When a CM + SI or a DO are used as input data, it is important to indicate the statistical design or contrast for the expected comparison. The design formula expresses the variables which will be used in modeling to calculate the differential expression in following steps. For the CM + SI input format, the levels of interest that will compose the final design must be included in one of the columns of SI file. By entering the column name in the ‘Select column for contrast’ field, the program extract the conditions and calculates the combination based on the distinct levels (i.e. Treatment_Control_vs_Treatment if column Treatment is selected or Sex_Male_vs_Female will be displayed if Sex is selected from SI in Figure 2 - CM + SI). In cases where more than 2 levels are available, the application will propose all 1 vs 1 combinations of them. Then, the most relevant combination for the analysis has to be selected by the user in the ‘Select design’ part.

With a DO data type, the column for the design must have been already incorporated when generating the DESeq2 object in R. Only simple designs will be generated and/or can be selected from ‘Select design’ field (i.e. Sex_Male_vs_Female if design = Sex is specified in the formula as in Figure 2 - DO).

Differential expression analysis (DEA) and data view

The first key performance of the application consists in extracting the descriptive information based on the feature expression and the statistical contrast representing the differential expression analysis part. In CM + SI data type a new DeseqDataSet object is calculated from the files and information provided by the user. In DO or GL + SI input modes, the application retrieves the important values already included in the objects. All transformations, normalization and measurements applied to the data at this step are performed with functions included in DESeq2 R package. It should be noted that DEA calculation is not possible with the simple GL input mode, due to the lack of expression values and statistical details. Following comments will not apply to this object.

The calculations and the statistical results are accessible in the ‘Preview dataset’ section tab. The user can explore at this step of the analysis the number of features considered as differentially expressed and their direction, and establish the descriptive statistics thresholds to consider them DEGs. By default, DEVEA uses prefixed log fold change|lfc|> 0.5 and p-value < 0.05 thresholds, that can be adapted by the user at any moment and thus modulate the list of DEGs. Moreover, the information uploaded and the descriptive statistics will be used to establish and control some interactive parts of the plots. For example, the color of defined up-regulated or down-regulated genes can be chosen (Figure 5A). For the first two input objects (CM + SI and DO), a complete table of results, named ‘Statistical - Expression values’, is displayed showing useful information such as base means across samples, log2 fold changes, standard errors, raw and adjusted p-values for the specific design selected. A second table is also shown with the DEA analysis details called ‘Samples information - Coldata’ (Figure 5B). For the GL + SV mode, raw data are displayed in a table. The user can monitor gene name conversion, explore values interactively and sort, filter and download them at any time.

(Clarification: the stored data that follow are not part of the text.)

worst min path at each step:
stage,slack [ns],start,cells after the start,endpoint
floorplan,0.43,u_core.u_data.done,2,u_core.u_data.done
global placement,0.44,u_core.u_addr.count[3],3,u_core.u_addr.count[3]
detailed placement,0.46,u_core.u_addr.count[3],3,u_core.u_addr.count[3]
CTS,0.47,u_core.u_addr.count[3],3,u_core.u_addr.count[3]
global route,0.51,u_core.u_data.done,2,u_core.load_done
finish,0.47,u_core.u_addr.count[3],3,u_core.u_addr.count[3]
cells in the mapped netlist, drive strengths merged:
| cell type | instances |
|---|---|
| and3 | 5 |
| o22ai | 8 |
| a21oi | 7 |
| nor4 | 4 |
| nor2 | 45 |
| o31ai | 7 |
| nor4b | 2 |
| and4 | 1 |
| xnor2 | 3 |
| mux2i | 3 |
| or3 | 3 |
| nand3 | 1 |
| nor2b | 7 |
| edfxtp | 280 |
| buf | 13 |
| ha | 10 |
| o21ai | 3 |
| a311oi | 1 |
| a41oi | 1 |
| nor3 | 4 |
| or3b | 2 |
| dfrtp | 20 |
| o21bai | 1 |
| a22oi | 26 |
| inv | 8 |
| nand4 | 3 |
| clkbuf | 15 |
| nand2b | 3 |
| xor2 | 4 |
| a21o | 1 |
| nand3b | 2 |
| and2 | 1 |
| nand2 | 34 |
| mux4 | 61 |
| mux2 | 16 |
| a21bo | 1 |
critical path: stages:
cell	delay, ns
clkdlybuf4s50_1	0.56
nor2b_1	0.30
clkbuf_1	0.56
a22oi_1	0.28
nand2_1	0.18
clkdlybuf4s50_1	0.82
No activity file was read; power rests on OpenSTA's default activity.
**config.mk**
```make
export PLATFORM = sky130hd
export DESIGN_NAME = ps2_rx_fifo
export DESIGN_NICKNAME = d
export VERILOG_FILES = /design/src/rtl/ps2_pkg.sv /design/src/rtl/ps2_byte_fifo.sv /design/src/rtl/ps2_rx_fifo.sv
export SDC_FILE = /design/constraint.sdc
export NUM_CORES = 1
export LEC_CHECK = 0
export CAP_MARGIN = 20
export CORE_ASPECT_RATIO = 1.1
export CORE_UTILIZATION = 55
export CTS_CLUSTER_SIZE = 14
export DETAILED_ROUTE_END_ITERATION = 12
export PLACE_DENSITY = 0.76
export SYNTH_ARGS = -nofsm -noshare
export SYNTH_HDL_FRONTEND = slang
export SYNTH_HIERARCHICAL = 1
export SYNTH_SLANG_ARGS = --single-unit
```
**constraint.sdc**
```tcl
create_clock -name clk -period 2.9 [get_ports clk]
set_input_delay 0.725 -clock clk [delete_from_list [all_inputs] [get_ports clk]]
set_output_delay 0.725 -clock clk [all_outputs]
set_load 0.05 [all_outputs]
```
**src/rtl/ps2_pkg.sv**
```systemverilog
// Shared PS/2 constants, frame-status type and frame checker used by the
// receiver and the downstream make/break decoding logic.
package ps2_pkg;

    localparam int PS2_FRAME_BITS      = 11;
    localparam int START_BIT           = 0;
    localparam int PARITY_BIT          = 9;
    localparam int STOP_BIT            = 10;
    localparam int DEFAULT_TIMEOUT_CYC = 5000;

    localparam logic [7:0] BREAK_PREFIX  = 8'hF0;
    localparam logic [7:0] EXTEND_PREFIX = 8'hE0;

    typedef enum logic [1:0] {
        FRAME_OK,
        FRAME_BAD_START,
        FRAME_BAD_PARITY,
        FRAME_BAD_STOP
    } frame_status_e;

    // Parity is odd over the eight data bits plus the parity bit.
    function automatic frame_status_e check_frame(input logic [PS2_FRAME_BITS-1:0] f);
        frame_status_e status;
        status = FRAME_OK;
        if (f[START_BIT]) begin
            status = FRAME_BAD_START;
        end else if (!(^f[PARITY_BIT:START_BIT+1])) begin
            status = FRAME_BAD_PARITY;
        end else if (!f[STOP_BIT]) begin
            status = FRAME_BAD_STOP;
        end
        return status;
    endfunction

endpackage

```
**src/rtl/ps2_byte_fifo.sv**
```systemverilog
// Byte FIFO with registered storage and combinational head read; pointers
// carry one extra wrap bit so full and empty are told apart by the MSB.
module ps2_byte_fifo #(
    parameter int DEPTH_LOG2 = 3
) (
    input  logic       clk,
    input  logic       rst,
    input  logic       push,
    input  logic [7:0] din,
    input  logic       pop,
    output logic [7:0] dout,
    output logic       empty,
    output logic       full
);

    localparam int DEPTH = 1 << DEPTH_LOG2;

    logic [DEPTH_LOG2:0] wr_ptr_q, wr_ptr_d;
    logic [DEPTH_LOG2:0] rd_ptr_q, rd_ptr_d;
    logic [7:0]          mem_q [DEPTH];
    logic [7:0]          mem_d [DEPTH];
    logic                do_push;
    logic                do_pop;

    // A push into a full FIFO is still accepted when a pop frees the head slot.
    always_comb begin
        empty    = (wr_ptr_q == rd_ptr_q);
        full     = (wr_ptr_q[DEPTH_LOG2] != rd_ptr_q[DEPTH_LOG2]) &&
                   (wr_ptr_q[DEPTH_LOG2-1:0] == rd_ptr_q[DEPTH_LOG2-1:0]);
        do_pop   = pop && !empty;
        do_push  = push && (!full || do_pop);
        dout     = mem_q[rd_ptr_q[DEPTH_LOG2-1:0]];
        mem_d    = mem_q;
        wr_ptr_d = wr_ptr_q;
        rd_ptr_d = rd_ptr_q;
        if (do_push) begin
            mem_d[wr_ptr_q[DEPTH_LOG2-1:0]] = din;
            wr_ptr_d = wr_ptr_q + 1'b1;
        end
        if (do_pop) begin
            rd_ptr_d = rd_ptr_q + 1'b1;
        end
    end

    always_ff @(posedge clk or posedge rst) begin
        if (rst) begin
            wr_ptr_q <= '0;
            rd_ptr_q <= '0;
            for (int i = 0; i < DEPTH; i++) begin
                mem_q[i] <= '0;
            end
        end else begin
            wr_ptr_q <= wr_ptr_d;
            rd_ptr_q <= rd_ptr_d;
            mem_q    <= mem_d;
        end
    end

endmodule

```
**src/rtl/ps2_rx_fifo.sv**
```systemverilog
// PS/2 device-to-host receiver: synchronises the PS/2 lines, deframes and
// checks 11-bit frames, and queues good scan-code bytes for the consumer.
module ps2_rx_fifo
    import ps2_pkg::*;
#(
    parameter int DEPTH_LOG2  = 3,
    parameter int TIMEOUT_CYC = DEFAULT_TIMEOUT_CYC
) (
    input  logic       clk,
    input  logic       rst,
    input  logic       ps2_clk,
    input  logic       ps2_data,
    input  logic       nextdata_n,
    output logic [7:0] data,
    output logic       ready,
    output logic       overflow,
    output logic       sampling,
    output logic       frame_err
);

    localparam int                TO_W    = $clog2(TIMEOUT_CYC + 1);
    localparam logic [TO_W-1:0]   TO_LAST = TO_W'(TIMEOUT_CYC - 1);
    localparam logic [3:0]        LAST_IDX = 4'(PS2_FRAME_BITS - 1);

    logic [2:0]                clk_sync_q, clk_sync_d;
    logic [1:0]                data_sync_q, data_sync_d;
    logic [3:0]                bit_cnt_q, bit_cnt_d;
    logic [PS2_FRAME_BITS-1:0] shift_q, shift_d;
    logic [TO_W-1:0]           to_cnt_q, to_cnt_d;
    logic                      overflow_q, overflow_d;
    logic                      frame_err_q, frame_err_d;

    logic [PS2_FRAME_BITS-1:0] frame;
    frame_status_e             status;
    logic                      fall;
    logic                      last_bit;
    logic                      push;
    logic                      pop;
    logic                      fifo_empty;
    logic                      fifo_full;

    // Falling edge seen as stage2 low while stage3 still high; the frame
    // view includes the bit being shifted in this cycle.
    always_comb begin
        clk_sync_d  = {clk_sync_q[1:0], ps2_clk};
        data_sync_d = {data_sync_q[0], ps2_data};
        fall        = !clk_sync_q[1] && clk_sync_q[2];
        frame       = {data_sync_q[1], shift_q[PS2_FRAME_BITS-1:1]};
        status      = check_frame(frame);
        last_bit    = fall && (bit_cnt_q == LAST_IDX);
        push        = last_bit && (status == FRAME_OK);
        pop         = !nextdata_n && !fifo_empty;

        shift_d     = shift_q;
        bit_cnt_d   = bit_cnt_q;
        to_cnt_d    = to_cnt_q;
        frame_err_d = 1'b0;
        if (fall) begin
            shift_d     = frame;
            bit_cnt_d   = last_bit ? 4'd0 : bit_cnt_q + 4'd1;
            to_cnt_d    = '0;
            frame_err_d = last_bit && (status != FRAME_OK);
        end else if (bit_cnt_q != 4'd0) begin
            if (to_cnt_q == TO_LAST) begin
                bit_cnt_d   = 4'd0;
                to_cnt_d    = '0;
                frame_err_d = 1'b1;
            end else begin
                to_cnt_d = to_cnt_q + 1'b1;
            end
        end else begin
            to_cnt_d = '0;
        end

        overflow_d = overflow_q;
        if (pop) begin
            overflow_d = 1'b0;
        end else if (push && fifo_full) begin
            overflow_d = 1'b1;
        end
    end

    always_ff @(posedge clk or posedge rst) begin
        if (rst) begin
            clk_sync_q  <= '0;
            data_sync_q <= '0;
            bit_cnt_q   <= '0;
            shift_q     <= '0;
            to_cnt_q    <= '0;
            overflow_q  <= 1'b0;
            frame_err_q <= 1'b0;
        end else begin
            clk_sync_q  <= clk_sync_d;
            data_sync_q <= data_sync_d;
            bit_cnt_q   <= bit_cnt_d;
            shift_q     <= shift_d;
            to_cnt_q    <= to_cnt_d;
            overflow_q  <= overflow_d;
            frame_err_q <= frame_err_d;
        end
    end

    ps2_byte_fifo #(
        .DEPTH_LOG2(DEPTH_LOG2)
    ) u_fifo (
        .clk  (clk),
        .rst  (rst),
        .push (push),
        .din  (frame[PARITY_BIT-1:START_BIT+1]),
        .pop  (pop),
        .dout (data),
        .empty(fifo_empty),
        .full (fifo_full)
    );

    assign ready     = !fifo_empty;
    assign overflow  = overflow_q;
    assign sampling  = fall;
    assign frame_err = frame_err_q;

endmodule

```
# After elaboration in Yosys (flattened, before gate mapping)
# Index checks and enable logic that the tools add are counted.
[classes]
addsub = 4
n_lt_le_gt_ge = 3
n_eq_ne = 5
n_mux = 21
bitwise = 2
n_reduce_logical = 23
[op_table]
columns = ["operator", "n"]
rows = [
  ["bitwise mux 64 bit", 1],
  ["two-way mux 13 bit", 3],
  ["binary-select mux 8 bit (select 3 bit)", 1],
  ["demux 8 bit (select 3 bit)", 1],
  ["two-way mux 8 bit", 3],
  ["two-way mux 4 bit", 4],
  ["adder 13 x 1 -> 13 bit, second input constant", 1],
  ["== test 13 bit, second input constant", 1],
  ["adder 4 x 1 -> 4 bit, second input constant", 3],
  ["logical AND 1 bit", 10],
  ["XOR reduction 9 bit", 1],
  [">= comparator 4 bit, second input constant", 2],
  ["inverter 3 -> 4 bit", 2],
  ["nonzero test 2 bit", 4],
  ["two-way mux 2 bit", 3],
  ["two-way mux 1 bit", 5],
  ["== test 4 bit", 1],
  ["== test 4 bit, second input constant", 1],
  ["logical NOT 1 bit", 4],
  ["< comparator 4 x 1 -> 1 bit, second input constant", 1],
  ["nonzero test 4 bit", 1],
  ["== test 3 bit", 1],
  ["logical NOT 2 bit", 1],
  ["AND reduction 2 bit", 1],
  ["2 further kinds", 2],
]
[totals]
register_bits = 107
inputBits = 5
output_inout_bits = 12
elab_cells = 75

# Longest topological paths before layout
[logic_depth]
ltp_word = 8
ltp_mapped = 10
mapped_depth_nobuf = 8

# Hierarchy
# Netlist, hierarchy kept.
[by_module_without_submodules]
columns = ["mod", "n_inst", "cells_each", "area_each_um2", "seq_area_each_um2"]
rows = [
  ["ps2_byte_fifo", 1, 218, 3472.1, 1801.7],
  ["ps2_rx_fifo", 1, 157, 1555.2, 850.8],
]

# Least setup slack after synthesis
# Ideal clock, no wire load.
[synth_path]
path_kind = "register to register"
start = "register shift_q[5]"
end = "register u_fifo/mem_q[56] in the netlist's numbering"
setup_ps = 125
arrival_ps = 2675
t_required_ps = 2775
setup_slack_ps = 100
path_stages_with_launch = 10
n_path_buf = 2
period_less_slack_ps = 2800
cell_sequence = "dfrtp_1 > xnor2_1 > xnor3_1 > xnor2_1 > nor3_1 > clkbuf_1 > inv_1 > or4b_1 > buf_4 > mux2_4"
[synth_via]
elab_chain_cells = 6
[synth_lines]
columns = ["item", "line", "source"]
rows = [
  ["start, declared", "ps2_rx_fifo.sv:28", "logic [PS2_FRAME_BITS-1:0] shift_q, shift_d;"],
  ["start signal, assigned", "ps2_rx_fifo.sv:96", "shift_q <= shift_d;"],
  ["XOR reduction 9 bit", "ps2_pkg.sv:27", "end else if (!(^f[PARITY_BIT:START_BIT+1])) begin"],
  ["two-way mux 2 bit", "ps2_pkg.sv:27", ""],
  ["two-way mux 2 bit", "ps2_pkg.sv:25", "if (f[START_BIT]) begin"],
  ["logical NOT 2 bit", "ps2_rx_fifo.sv:51", "push = last_bit && (status == FRAME_OK);"],
  ["logical AND 1 bit", "ps2_rx_fifo.sv:51", ""],
  ["via push", "ps2_rx_fifo.sv:37", "logic push;"],
  ["logical AND 1 bit", "ps2_byte_fifo.sv:31", "do_push = push && (!full || do_pop);"],
  ["end signal, assigned", "ps2_byte_fifo.sv:55", "mem_q <= mem_d;"],
  ["end, declared", "ps2_byte_fifo.sv:20", "logic [7:0] mem_q [DEPTH];"],
]
# The timed path passes the listed nets, and every way through them passes these cells.
# A chain may end at the register's enable or synchronous reset.

# Worst setup path in the final report
[layout_path]
start = "register u_fifo.rd_ptr_q[0]"
end = "output data[7]"
[layout_via]
elab_chain_cells = 4
[layout_lines]
columns = ["item", "line", "source"]
rows = [
  ["start, declared", "ps2_byte_fifo.sv:19", "logic [DEPTH_LOG2:0] rd_ptr_q, rd_ptr_d;"],
  ["start signal, assigned", "ps2_byte_fifo.sv:54", "rd_ptr_q <= rd_ptr_d;"],
  ["inverter 3 -> 4 bit (not written as such)", "ps2_byte_fifo.sv:32", "dout = mem_q[rd_ptr_q[DEPTH_LOG2-1:0]];"],
  ["binary-select mux 8 bit (select 3 bit)", "ps2_byte_fifo.sv:32", ""],
  ["two-way mux 8 bit (not written as such) (2 in a row)", "ps2_byte_fifo.sv:32", ""],
  ["end, declared", "ps2_rx_fifo.sv:14", "output logic [7:0] data,"],
]
# No other way between the ends. The select of a mux whose other input is x is not followed.

==> results.tsv <==
stage	metric	value	unit
run_status	status	complete, no violations	
route	Routed WL per cell	17.8	µm
route	routed vias/inst	5.73	
placed_design	Setup WS pre-CTS	0.142	ns
clock_tree	CTS tree	done	
finish	Final Util	64.1	%
finish	Sequential Area	2650	µm²
floorplanning	die height	102	µm
route	initial DRC count	188	
hold_path	Hold WC Path Type	reg2reg	
job	Max Cap Viol	0	
clock_tree	H-tree depth	3	
global_routing	global route total overflow	0	
logic_synthesis	post-synthesis net count	386	
power_and_ir_drop	Final Power	3.81	mW
placed_design	RD Place Congestion	0.824	
timing	endpoints failing setup	0	
logic_synthesis	ys flop type	dfrtp_1	
timing	worst hold slack	0.357	ns
floorplanning	Initial Utilization	56.7	%
timing	Setup WS post-layout	0.129	ns
logic_synthesis	Cells after Synth	375	
placed_design	hpwl dp	6.37	mm
timing	Final period util	95.5	%
logic_synthesis	sequential fraction of the synthesis area	52.8	%
power_and_ir_drop	maximum vdd drop	0.329	mV
finish	most common cell after layout, fill and taps aside	dfrtp_1	
worst_setup_path	reg2reg setup slack	0.19	ns
timing	Fin. Hold Viols	0	
timing	RSZ-0062 raised after global routing	false	
logic_synthesis	Cell variety after synth	50	
timing	Setup TNS Final	0	ns
timing	highest clock rate	361	MHz
logic_synthesis	Seq cells post-synth	106	
floorplanning	Die ar.	9530	µm²
finish	Syn-to-layout area delta	13.1	%
power_and_ir_drop	total leakage power	2.71	nW
global_routing	initial antenna violation count	0	
clock_tree	CTS resizes	0	
route	First-pass DRT Iterations	4	
clock_tree	CTS Hold Buffers Added	0	
timing	Slew headroom	62.3	%
clock_tree	CTS root buf	clkbuf_8	
timing	worst clock skew	0.0105	ns
finish	most frequent cells in the layout	dfrtp_1, mux2_2, nand2_1	
timing	Slew Limit Fails	0	
route	post-route ant nets	0	
route	Detailed Route WL	9.50	mm
placed_design	port bufs	16	
worst_setup_path	arrival time at the worst endpoint	2.05	ns
worst_setup_path	Critical Path Fanout Max	20	
logic_synthesis	number of flops mapped to enable cells by yosys	0	
route	detailed-route via count	3064	
finish	share of layout cells above drive strength 1	35.9	%
logic_synthesis	Netlist Area Pre-Place	5030	µm²
floorplanning	io pins	17	
finish	area occupied by multi-input gates	2260	µm²
global_routing	global-route wire length before repair	15.7	mm
timing	min Tclk post-route	2.77	ns
finish	ANT cells	0	
floorplanning	CORE AREA	8870	µm²
power_and_ir_drop	pwr dens	670	nW/µm²
logic_synthesis	async set or reset register ratio after synthesis	100	%
global_routing	vias in the first global route	3035	
floorplanning	Rows	36	
floorplanning	Die X	93.2	µm
logic_synthesis	yosys warns	6	
clock_tree	CTS buffer count	9	
clock_tree	Clk Latency, worst-skew pair	0.38	ns
clock_tree	Post-CTS Setup Repair Bufs	0	
route	drt drc	0	
timing	Tightest Pin Transition	0.564	ns
worst_setup_path	Setup crit start kind	register	
clock_tree	CTS Buffer Depth	2	
global_routing	Total GRT Usage	22.1	%
worst_setup_path	critical path class	reg2out	
finish	Nets	427	
finish	Layout fillers	642	
global_routing	pin count of the biggest net entering global routing	35	
logic_synthesis	Avg Cell Area, Syn	13.4	µm²
clock_tree	Sink Count	106	
worst_setup_path	Crit. End Element	output pin	
clock_tree	Worst-path clk slew	0.09	ns
worst_setup_path	required time worst endpoint	2.17	ns
report_power, final:
part | switching, mW | total, mW | internal, mW
Clock | 0.480 | 0.987 | 0.507
Combinational | 0.622 | 1.08 | 0.459
Sequential | 0.143 | 1.74 | 1.60
Total | 1.25 | 3.81 | 2.56
kinds of logic (layout without fill, tap and decap cells):
kind of cell,after synthesis,count (layout),share of synthesized area [%]
xor gates and xnor gates,31,31,5.82
and+or+nand+nor,100,100,10.4
buffers and inverters,24,70,2.29
adders and majority gates,6,6,1.49
DFF,106,106,52.8
muxes,89,89,24.1
AOI/OAI and AO/OA,19,19,3.16
metrics by stage:
stage | area, µm² | instances
floorplan | 5030 | 375
global placement | 5470 | 519
detailed placement | 5470 | 519
CTS | 5690 | 535
global route | 5690 | 535
finish | 5690 | 535
path summary, 6_finish.rpt:
path / startpoint / endpoint / cells past startpoint
worst min register to register: clk_sync_q[0]$_DFF_PP0_ / clk_sync_q[1]$_DFF_PP0_ / 0
max in group asynchronous: rst / u_fifo/mem_q[52]$_DFFE_PP0P_ / 3
min in group asynchronous: rst / u_fifo/mem_q[0]$_DFFE_PP0P_ / 2
worst min-delay path: clk_sync_q[0]$_DFF_PP0_ / clk_sync_q[1]$_DFF_PP0_ / 0
worst max register to register: u_fifo/rd_ptr_q[0]$_DFFE_PP0P_ / u_fifo/mem_q[36]$_DFFE_PP0P_ / 9
worst max-delay path: u_fifo/rd_ptr_q[0]$_DFFE_PP0P_ / data[7] / 4
metal layers:
metal | part of all wire (%) | routed length [µm] | track usage, %
met4 | 1.8 | 170 | 9.82
met3 | 3.8 | 362 | 3.20
met2 | 49 | 4680 | 35.3
met1 | 45 | 4280 | 30.6
met5 | 0 | 0 | 0
cells in the mapped netlist (2+ instances only):
library cell	instances	area (µm²)
nand4_1	5	31.3
mux2_2	65	732
nor3_1	9	45.0
xnor2_1	20	175
inv_1	11	41.3
or4_4	2	22.5
dfrtp_1	106	2650
buf_6	2	22.5
ha_1	6	75.1
mux2_4	8	120
xor2_1	9	78.8
nor2_1	21	78.8
buf_4	2	15.0
o41ai_1	2	17.5
nand3_1	9	45.0
mux4_2	16	360
nand2_1	37	139
nand2b_1	2	12.5
buf_2	2	10.0
nand3b_1	2	15.0
clkbuf_1	5	18.8
o21ai_0	6	30.0
registers in the layout, summed over array words and instances, names as in the netlist:
| signal | flops |
|---|---|
| bit_cnt_q | 4 |
| shift_q | 10 |
| frame_err | 1 |
| u_fifo/mem_q | 64 |
| data_sync_q | 2 |
| u_fifo/wr_ptr_q | 4 |
| u_fifo/rd_ptr_q | 4 |
| overflow | 1 |
| to_cnt_q | 13 |
| clk_sync_q | 3 |
critical path, stage by stage (launching register included):
cell and delay (ns):
dfrtp_1 0.42, buf_12 0.22, mux4_2 0.56, mux2_2 0.28
buf_4 0.19
final cells by class:
class                           count  area share [%]
Timing Repair Buffer               42            6.47
Clock buffer                       11            2.49
Clock inverter                      5            1.36
Inverter                           12           0.792
Tap cell                          114            2.51
Multi-Input combinational cell    245            39.7
Sequential cell                   106            46.6
(Power assumes the default switching activity.)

ba127f8a-75f6-4c49-93cc-f1c92153e6f0_figure5.gif

Figure 5. Basic data visualization for DEGs in DEVEA.

A: controls used to set the statistical thresholds and cosmetics parameters. B: interactive result table.

It is important to stress that, as different elements can be extracted from the distinct input objects depending on their complexity, the number of graphs available for each of them will vary (Figures 1 and 6). Using the raw expression values that are available only in CM + SI and DO input modes, the user can explore data in a Principal Component Analysis plot (PCA) with the top 500 variant features, to show clusters of samples based on their similarity selecting the principal components of interest; a box or violin plot for gene expression distribution across the dataset; a heatmap representation of the top variant genes, regulated by the user; and a dot plot with the expression of the top 6 variant genes or a selection of individual genes of interest (Figure 7). A second group of graphs represents the plots that allow to visualize genes related only to their statistical values. This can be displayed from CM + SI, DO and GL + SV modes. They consist in a volcano plot, that shows statistical significance (adjusted p-value) versus the magnitude of change (FC) regarding the contrast levels; and a karyotype plot showing the DEG position on the genome and the direction of change (color coded by up- or down-regulated) (Figure 8B). Finally, it is also possible to combine gene expression with statistical values, from CM + SI and DO input modes, to generate a MA plot (an application of a Bland–Altman plot for visual representation of genomics data17) (Figure 8A) displaying feature labels and statistical values by clicking on each gene dot.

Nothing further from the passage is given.